Air Mata Marah
Oleh Uten Sutendy
Berkali-kali kami berkata, menulis, dan berteriak lantang.
“Kalian jangan sombong memiliki pangkat dan jabatan di tengah ketimpangan dan ketidakadilan. Semua itu sangat menjijikan dan membuat kami muak.”
Berkali kali-kali pula kami berpidato di bawah terik matahari dalam kehausan.
“Jangan pamerkan kekayaan dan gaya hidup borjuis-elitis di ruang publik di tengah himpitan kemiskinan dan kelaparan. Semua itu membuat hati kami tersayat-sayat, perih.
Berkali kali juga kami mengingatkan lewat puisi yang ditulis dalam kesunyian malam.
“Jangan mengumbar tertawa dan tersenyum sinis di tengah kenaikan harga barang dan aneka kewajiban pajak. Semua itu membuat hati kami tertekan.

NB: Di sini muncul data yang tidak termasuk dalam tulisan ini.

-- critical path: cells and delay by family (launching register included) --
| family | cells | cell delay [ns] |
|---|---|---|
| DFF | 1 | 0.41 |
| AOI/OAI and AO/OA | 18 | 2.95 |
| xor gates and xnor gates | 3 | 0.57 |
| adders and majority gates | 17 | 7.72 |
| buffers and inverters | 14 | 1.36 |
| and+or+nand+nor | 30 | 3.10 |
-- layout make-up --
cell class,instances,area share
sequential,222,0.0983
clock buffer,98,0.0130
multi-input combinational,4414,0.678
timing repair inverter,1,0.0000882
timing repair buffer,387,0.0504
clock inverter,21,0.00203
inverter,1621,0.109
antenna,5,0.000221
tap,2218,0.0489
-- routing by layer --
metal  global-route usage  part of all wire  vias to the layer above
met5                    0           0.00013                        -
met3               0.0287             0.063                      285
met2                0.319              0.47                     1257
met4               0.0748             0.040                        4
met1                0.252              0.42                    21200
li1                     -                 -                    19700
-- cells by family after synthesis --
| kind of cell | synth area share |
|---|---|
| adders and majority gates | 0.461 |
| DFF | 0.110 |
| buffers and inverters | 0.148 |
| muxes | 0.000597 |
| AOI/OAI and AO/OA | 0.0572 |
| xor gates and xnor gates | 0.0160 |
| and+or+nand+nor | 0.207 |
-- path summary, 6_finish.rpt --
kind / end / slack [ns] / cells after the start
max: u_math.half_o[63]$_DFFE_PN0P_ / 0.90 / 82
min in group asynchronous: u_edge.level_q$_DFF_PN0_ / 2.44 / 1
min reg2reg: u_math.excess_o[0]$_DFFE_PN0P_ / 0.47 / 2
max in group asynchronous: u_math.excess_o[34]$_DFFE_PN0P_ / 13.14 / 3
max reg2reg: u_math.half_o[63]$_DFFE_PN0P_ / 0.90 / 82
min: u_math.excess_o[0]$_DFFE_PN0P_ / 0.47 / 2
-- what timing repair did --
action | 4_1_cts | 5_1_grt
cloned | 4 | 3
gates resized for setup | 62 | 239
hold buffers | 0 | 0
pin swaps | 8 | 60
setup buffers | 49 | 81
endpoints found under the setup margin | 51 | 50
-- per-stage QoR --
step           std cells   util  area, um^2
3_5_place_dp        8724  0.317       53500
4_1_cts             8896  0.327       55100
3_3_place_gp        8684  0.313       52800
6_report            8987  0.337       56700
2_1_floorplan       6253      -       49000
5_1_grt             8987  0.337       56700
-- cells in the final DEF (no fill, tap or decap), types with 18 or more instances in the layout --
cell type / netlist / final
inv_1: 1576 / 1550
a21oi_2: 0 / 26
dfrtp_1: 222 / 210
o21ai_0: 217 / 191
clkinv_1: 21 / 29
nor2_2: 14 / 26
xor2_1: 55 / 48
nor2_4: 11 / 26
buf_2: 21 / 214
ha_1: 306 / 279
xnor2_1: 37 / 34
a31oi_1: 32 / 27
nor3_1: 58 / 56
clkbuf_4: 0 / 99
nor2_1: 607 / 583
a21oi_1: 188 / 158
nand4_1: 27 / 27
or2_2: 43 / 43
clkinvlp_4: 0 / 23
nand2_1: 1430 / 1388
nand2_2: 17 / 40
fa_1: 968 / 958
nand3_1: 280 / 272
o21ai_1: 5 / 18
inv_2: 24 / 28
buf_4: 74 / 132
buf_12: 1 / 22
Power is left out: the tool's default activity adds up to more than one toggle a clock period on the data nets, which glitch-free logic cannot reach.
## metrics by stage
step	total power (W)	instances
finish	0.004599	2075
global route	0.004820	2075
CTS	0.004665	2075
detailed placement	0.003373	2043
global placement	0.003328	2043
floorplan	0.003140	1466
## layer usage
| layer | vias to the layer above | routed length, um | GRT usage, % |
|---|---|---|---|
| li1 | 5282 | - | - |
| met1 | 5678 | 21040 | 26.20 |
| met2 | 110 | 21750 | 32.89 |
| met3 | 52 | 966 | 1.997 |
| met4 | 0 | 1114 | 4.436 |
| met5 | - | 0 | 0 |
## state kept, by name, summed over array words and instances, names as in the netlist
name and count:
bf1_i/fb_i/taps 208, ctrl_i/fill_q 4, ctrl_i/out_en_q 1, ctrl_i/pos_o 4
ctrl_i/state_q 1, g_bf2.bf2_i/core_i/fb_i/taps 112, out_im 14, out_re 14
--- config.mk ---
export PLATFORM = sky130hd
export DESIGN_NAME = i2c_tick_gen
export DESIGN_NICKNAME = d
export VERILOG_FILES = /design/src/rtl/i2c_tick_gen.sv
export SDC_FILE = /design/constraint.sdc
export NUM_CORES = 1
export LEC_CHECK = 0
export ABC_AREA = 1
export BUFFER_PORTS_ARGS = -buffer_cell sky130_fd_sc_hd__buf_2
export CAP_MARGIN = 30
export CORE_MARGIN = 2
export CORE_UTILIZATION = 35
export CTS_CLUSTER_SIZE = 10
export DETAILED_ROUTE_END_ITERATION = 10
export HOLD_SLACK_MARGIN = 0.08
export PLACE_DENSITY = 0.53
export SYNTH_ARGS = -nofsm -noshare
export SYNTH_HDL_FRONTEND = slang
export SYNTH_SLANG_ARGS = --single-unit
--- constraint.sdc ---
create_clock -name clk -period 3.5 [get_ports clk]
set_input_delay 0.525 -clock clk [delete_from_list [all_inputs] [get_ports clk]]
set_output_delay 0.525 -clock clk [all_outputs]
set_load 0.01 [all_outputs]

Tapi, sampai hari ini kalian masih tetap tampil pongah, berjarak dengan kami sambil memamerkan baju pangkat, padahal pangkat itu kami yang beri.
Kalian tetap tuli dan buta membiarkan aspirasi dan tuntutan kami agar tikus -tikus neger dihukum berat dan rampas asetnya malah disepelekan, bahkan kalian tidak menyentuh apalagi palu diketuk.
malah kalian berjoget berpesta pora dalam kemewahan fasilitas dan macam – macam izin melangit seolah kalian sudah bekerja keras dan berprestasi untuk kami.
Sekarang, kami tak bisa lagi berkata dan menulis. Tangan kami semakin gemetar dan penglihatan mata kami semakin rabun tertutup oleh air mata.
Bukan lagi air mata kesedihan dan ketakberdayaan, melainkan air mata kemarahan.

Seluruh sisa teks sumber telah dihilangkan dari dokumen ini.